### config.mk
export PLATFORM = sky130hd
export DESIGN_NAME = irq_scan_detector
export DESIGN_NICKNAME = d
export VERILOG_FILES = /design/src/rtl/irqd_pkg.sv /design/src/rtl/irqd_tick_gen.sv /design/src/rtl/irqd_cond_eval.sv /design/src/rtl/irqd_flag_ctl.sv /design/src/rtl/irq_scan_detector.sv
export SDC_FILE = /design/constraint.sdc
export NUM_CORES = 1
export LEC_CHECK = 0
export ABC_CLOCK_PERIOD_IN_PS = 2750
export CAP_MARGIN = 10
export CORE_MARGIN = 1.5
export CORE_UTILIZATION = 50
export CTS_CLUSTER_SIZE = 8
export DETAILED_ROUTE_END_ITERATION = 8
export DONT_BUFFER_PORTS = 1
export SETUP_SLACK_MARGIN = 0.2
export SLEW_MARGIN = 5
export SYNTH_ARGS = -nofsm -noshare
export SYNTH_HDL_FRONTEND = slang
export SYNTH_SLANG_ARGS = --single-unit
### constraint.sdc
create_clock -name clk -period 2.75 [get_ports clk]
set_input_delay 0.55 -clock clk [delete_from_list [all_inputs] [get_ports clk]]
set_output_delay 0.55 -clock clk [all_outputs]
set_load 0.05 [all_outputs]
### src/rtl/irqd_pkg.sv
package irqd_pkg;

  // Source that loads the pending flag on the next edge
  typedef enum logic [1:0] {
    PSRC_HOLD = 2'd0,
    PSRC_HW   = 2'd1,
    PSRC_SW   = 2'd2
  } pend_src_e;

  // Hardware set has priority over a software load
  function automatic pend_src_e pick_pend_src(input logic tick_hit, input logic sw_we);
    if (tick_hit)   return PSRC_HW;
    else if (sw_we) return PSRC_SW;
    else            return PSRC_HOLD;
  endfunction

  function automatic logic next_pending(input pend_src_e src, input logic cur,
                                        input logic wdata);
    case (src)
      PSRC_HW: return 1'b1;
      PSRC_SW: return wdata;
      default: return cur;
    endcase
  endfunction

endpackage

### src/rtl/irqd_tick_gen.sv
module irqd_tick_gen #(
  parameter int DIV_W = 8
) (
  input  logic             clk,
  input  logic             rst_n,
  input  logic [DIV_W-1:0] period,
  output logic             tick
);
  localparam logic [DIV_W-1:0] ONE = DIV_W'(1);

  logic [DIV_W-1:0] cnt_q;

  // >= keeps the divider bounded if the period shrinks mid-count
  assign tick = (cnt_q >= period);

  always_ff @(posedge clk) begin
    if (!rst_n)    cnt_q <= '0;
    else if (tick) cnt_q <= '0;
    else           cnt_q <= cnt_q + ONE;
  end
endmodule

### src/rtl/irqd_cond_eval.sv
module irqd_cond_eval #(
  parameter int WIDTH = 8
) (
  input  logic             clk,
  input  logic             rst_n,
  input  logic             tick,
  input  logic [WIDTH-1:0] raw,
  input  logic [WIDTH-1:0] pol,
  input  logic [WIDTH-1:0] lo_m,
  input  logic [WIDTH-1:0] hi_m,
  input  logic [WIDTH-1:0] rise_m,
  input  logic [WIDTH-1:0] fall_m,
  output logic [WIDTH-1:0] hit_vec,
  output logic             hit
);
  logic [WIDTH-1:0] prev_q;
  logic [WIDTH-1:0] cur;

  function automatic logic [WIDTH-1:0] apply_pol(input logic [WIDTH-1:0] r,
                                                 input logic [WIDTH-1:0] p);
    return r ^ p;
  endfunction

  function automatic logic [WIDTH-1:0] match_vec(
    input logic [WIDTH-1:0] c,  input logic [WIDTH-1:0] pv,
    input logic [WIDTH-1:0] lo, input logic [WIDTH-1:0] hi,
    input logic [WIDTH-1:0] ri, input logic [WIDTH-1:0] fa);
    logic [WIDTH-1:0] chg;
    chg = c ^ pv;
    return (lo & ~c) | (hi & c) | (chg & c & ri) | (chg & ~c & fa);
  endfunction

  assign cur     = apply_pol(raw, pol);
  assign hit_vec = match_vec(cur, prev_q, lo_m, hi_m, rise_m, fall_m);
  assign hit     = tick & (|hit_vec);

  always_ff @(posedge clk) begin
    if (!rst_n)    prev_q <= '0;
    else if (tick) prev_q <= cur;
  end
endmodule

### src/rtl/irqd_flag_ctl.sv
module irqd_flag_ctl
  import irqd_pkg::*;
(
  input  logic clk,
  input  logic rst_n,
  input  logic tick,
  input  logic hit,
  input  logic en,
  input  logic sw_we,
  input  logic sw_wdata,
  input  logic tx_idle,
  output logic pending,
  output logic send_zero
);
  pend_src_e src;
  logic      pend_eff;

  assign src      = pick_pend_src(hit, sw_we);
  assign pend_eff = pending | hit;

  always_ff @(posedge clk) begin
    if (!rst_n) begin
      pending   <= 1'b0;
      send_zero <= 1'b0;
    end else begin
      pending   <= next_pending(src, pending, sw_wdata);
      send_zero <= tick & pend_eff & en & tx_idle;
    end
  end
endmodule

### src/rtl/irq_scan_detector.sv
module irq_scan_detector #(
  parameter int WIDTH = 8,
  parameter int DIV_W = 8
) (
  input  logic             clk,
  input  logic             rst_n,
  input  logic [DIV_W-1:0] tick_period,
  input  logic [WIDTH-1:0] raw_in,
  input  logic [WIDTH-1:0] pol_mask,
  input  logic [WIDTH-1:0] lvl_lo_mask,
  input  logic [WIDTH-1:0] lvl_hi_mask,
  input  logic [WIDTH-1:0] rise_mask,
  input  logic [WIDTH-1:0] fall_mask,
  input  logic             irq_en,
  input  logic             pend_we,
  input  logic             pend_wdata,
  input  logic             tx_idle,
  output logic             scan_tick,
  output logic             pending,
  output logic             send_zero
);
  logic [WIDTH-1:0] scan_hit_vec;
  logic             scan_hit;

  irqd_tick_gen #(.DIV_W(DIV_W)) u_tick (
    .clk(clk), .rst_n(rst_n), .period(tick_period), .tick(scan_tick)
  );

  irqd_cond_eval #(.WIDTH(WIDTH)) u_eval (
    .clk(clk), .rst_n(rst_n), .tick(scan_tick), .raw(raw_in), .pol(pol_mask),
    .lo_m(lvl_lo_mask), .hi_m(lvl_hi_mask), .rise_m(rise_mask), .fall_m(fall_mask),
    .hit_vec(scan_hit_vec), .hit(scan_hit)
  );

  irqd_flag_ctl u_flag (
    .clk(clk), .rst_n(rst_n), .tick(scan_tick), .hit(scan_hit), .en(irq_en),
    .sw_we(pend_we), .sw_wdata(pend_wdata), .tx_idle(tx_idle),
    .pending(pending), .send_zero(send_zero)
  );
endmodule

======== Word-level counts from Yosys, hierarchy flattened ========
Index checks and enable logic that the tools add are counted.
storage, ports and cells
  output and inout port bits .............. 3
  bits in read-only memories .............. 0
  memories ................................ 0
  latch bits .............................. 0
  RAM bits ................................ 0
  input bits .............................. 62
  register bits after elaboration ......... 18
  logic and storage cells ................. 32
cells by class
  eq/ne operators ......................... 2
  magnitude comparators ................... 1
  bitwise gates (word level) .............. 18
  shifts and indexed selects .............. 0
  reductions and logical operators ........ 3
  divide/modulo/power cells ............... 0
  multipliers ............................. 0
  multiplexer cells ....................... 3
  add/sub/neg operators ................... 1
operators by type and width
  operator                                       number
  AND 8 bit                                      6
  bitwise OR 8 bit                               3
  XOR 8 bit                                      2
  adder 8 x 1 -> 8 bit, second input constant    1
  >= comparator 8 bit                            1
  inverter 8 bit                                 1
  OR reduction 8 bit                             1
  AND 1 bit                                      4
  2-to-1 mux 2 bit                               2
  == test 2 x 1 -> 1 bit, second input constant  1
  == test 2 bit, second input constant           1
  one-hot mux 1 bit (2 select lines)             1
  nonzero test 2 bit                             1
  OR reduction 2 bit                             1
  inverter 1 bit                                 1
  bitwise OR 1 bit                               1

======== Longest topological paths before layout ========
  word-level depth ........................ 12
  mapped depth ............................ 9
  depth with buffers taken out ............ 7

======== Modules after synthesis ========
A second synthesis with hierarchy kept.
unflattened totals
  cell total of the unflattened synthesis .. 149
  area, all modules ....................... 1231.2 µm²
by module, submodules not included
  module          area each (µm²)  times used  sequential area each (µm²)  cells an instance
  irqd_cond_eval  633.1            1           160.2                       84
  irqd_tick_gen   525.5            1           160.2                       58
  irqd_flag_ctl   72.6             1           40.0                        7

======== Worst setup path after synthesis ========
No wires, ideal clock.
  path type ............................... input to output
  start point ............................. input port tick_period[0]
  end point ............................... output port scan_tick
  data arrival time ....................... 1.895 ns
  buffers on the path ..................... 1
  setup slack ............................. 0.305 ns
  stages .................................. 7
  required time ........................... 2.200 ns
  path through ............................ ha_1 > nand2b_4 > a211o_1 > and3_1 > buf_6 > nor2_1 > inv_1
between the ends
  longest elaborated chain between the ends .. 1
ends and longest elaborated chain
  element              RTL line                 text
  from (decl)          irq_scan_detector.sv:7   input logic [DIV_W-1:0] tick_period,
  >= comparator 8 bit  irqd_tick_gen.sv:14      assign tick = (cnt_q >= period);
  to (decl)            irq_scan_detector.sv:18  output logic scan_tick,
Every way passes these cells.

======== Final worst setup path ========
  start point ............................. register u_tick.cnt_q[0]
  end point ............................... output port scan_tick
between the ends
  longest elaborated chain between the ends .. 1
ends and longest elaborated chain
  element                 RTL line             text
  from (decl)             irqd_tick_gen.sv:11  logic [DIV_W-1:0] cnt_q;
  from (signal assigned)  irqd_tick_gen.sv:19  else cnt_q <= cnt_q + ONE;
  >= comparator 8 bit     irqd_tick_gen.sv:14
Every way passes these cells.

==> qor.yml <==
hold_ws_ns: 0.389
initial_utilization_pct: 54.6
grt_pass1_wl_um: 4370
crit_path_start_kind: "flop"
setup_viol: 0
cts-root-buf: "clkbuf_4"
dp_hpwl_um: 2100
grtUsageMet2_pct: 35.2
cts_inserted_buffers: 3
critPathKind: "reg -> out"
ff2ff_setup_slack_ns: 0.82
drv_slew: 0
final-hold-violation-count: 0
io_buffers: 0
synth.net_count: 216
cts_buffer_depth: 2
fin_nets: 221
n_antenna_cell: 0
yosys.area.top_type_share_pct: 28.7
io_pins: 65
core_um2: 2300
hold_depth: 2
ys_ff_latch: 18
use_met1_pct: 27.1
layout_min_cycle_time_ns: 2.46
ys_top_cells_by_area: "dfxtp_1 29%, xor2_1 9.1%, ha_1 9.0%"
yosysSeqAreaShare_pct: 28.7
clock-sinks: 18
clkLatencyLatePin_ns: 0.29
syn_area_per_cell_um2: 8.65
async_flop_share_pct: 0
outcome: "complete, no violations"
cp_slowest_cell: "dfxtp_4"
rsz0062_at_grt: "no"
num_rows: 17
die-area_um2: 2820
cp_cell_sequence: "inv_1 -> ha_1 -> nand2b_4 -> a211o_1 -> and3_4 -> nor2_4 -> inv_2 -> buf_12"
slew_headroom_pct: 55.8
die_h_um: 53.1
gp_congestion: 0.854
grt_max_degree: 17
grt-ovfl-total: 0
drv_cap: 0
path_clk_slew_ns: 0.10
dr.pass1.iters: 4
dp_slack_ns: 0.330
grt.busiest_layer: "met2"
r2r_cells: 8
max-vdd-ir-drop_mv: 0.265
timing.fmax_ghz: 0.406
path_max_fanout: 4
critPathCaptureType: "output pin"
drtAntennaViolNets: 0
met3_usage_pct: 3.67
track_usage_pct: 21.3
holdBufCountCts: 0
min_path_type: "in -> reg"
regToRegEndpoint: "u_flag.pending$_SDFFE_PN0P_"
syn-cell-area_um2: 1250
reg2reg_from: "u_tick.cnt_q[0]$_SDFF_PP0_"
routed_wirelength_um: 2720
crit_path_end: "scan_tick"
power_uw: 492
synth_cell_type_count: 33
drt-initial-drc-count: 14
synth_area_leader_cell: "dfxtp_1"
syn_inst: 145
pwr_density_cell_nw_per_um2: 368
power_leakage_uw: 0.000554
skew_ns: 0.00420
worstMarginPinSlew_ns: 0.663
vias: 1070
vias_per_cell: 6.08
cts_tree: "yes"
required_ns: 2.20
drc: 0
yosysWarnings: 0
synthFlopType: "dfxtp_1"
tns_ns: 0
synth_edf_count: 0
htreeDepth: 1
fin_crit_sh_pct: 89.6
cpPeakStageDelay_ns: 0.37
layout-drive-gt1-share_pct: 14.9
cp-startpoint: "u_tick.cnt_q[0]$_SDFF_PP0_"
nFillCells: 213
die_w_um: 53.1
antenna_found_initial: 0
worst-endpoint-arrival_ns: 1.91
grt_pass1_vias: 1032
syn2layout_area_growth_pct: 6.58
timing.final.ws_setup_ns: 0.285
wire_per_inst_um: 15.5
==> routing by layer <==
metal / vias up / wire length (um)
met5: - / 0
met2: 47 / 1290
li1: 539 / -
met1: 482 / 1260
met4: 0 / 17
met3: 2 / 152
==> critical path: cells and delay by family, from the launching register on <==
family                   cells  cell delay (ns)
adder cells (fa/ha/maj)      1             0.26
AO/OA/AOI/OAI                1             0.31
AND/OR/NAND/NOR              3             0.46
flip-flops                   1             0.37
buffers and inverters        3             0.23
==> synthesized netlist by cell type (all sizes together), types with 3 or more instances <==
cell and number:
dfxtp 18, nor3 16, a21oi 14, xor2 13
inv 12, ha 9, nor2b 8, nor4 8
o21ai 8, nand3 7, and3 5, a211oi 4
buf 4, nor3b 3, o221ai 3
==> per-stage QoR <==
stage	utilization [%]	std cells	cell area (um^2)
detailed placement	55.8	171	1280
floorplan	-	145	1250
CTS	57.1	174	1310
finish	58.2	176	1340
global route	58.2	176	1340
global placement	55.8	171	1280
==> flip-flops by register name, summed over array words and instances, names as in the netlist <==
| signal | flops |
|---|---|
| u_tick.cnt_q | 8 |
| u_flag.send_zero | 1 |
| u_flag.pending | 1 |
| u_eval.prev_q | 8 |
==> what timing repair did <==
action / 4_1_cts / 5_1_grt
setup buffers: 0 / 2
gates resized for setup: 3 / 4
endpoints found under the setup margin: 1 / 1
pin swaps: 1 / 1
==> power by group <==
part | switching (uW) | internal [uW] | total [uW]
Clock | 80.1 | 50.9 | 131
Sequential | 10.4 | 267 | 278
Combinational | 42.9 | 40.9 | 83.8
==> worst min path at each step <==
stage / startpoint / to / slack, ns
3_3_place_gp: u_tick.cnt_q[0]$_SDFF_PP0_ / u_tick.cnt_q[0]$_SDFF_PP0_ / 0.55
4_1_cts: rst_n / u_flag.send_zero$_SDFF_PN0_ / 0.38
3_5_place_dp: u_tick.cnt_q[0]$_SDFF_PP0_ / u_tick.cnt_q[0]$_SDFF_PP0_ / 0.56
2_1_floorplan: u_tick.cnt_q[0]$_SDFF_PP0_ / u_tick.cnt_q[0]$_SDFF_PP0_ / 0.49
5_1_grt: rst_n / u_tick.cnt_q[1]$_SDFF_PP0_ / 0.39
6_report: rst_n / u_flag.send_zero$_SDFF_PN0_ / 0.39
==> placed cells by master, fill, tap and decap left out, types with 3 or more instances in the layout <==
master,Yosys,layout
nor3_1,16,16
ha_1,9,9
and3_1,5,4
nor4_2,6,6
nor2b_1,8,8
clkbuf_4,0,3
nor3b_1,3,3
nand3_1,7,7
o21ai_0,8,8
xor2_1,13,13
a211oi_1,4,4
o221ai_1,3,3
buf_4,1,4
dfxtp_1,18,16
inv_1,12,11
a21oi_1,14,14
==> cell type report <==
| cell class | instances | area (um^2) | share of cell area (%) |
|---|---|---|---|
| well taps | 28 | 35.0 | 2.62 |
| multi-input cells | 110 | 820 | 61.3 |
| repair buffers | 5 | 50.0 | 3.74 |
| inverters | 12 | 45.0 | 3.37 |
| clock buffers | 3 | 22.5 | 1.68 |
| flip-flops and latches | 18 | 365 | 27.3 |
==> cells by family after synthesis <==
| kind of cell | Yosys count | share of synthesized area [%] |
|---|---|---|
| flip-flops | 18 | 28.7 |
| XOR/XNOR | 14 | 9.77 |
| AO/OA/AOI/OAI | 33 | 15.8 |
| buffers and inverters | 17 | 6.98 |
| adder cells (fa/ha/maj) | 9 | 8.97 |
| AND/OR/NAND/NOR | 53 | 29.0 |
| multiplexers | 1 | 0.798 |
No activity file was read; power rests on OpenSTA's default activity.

★ ★ ★ ★

**Task to carry out:** In the entries above, how many lines hold the word "more"? State the number and nothing else.

**Solution below:** 2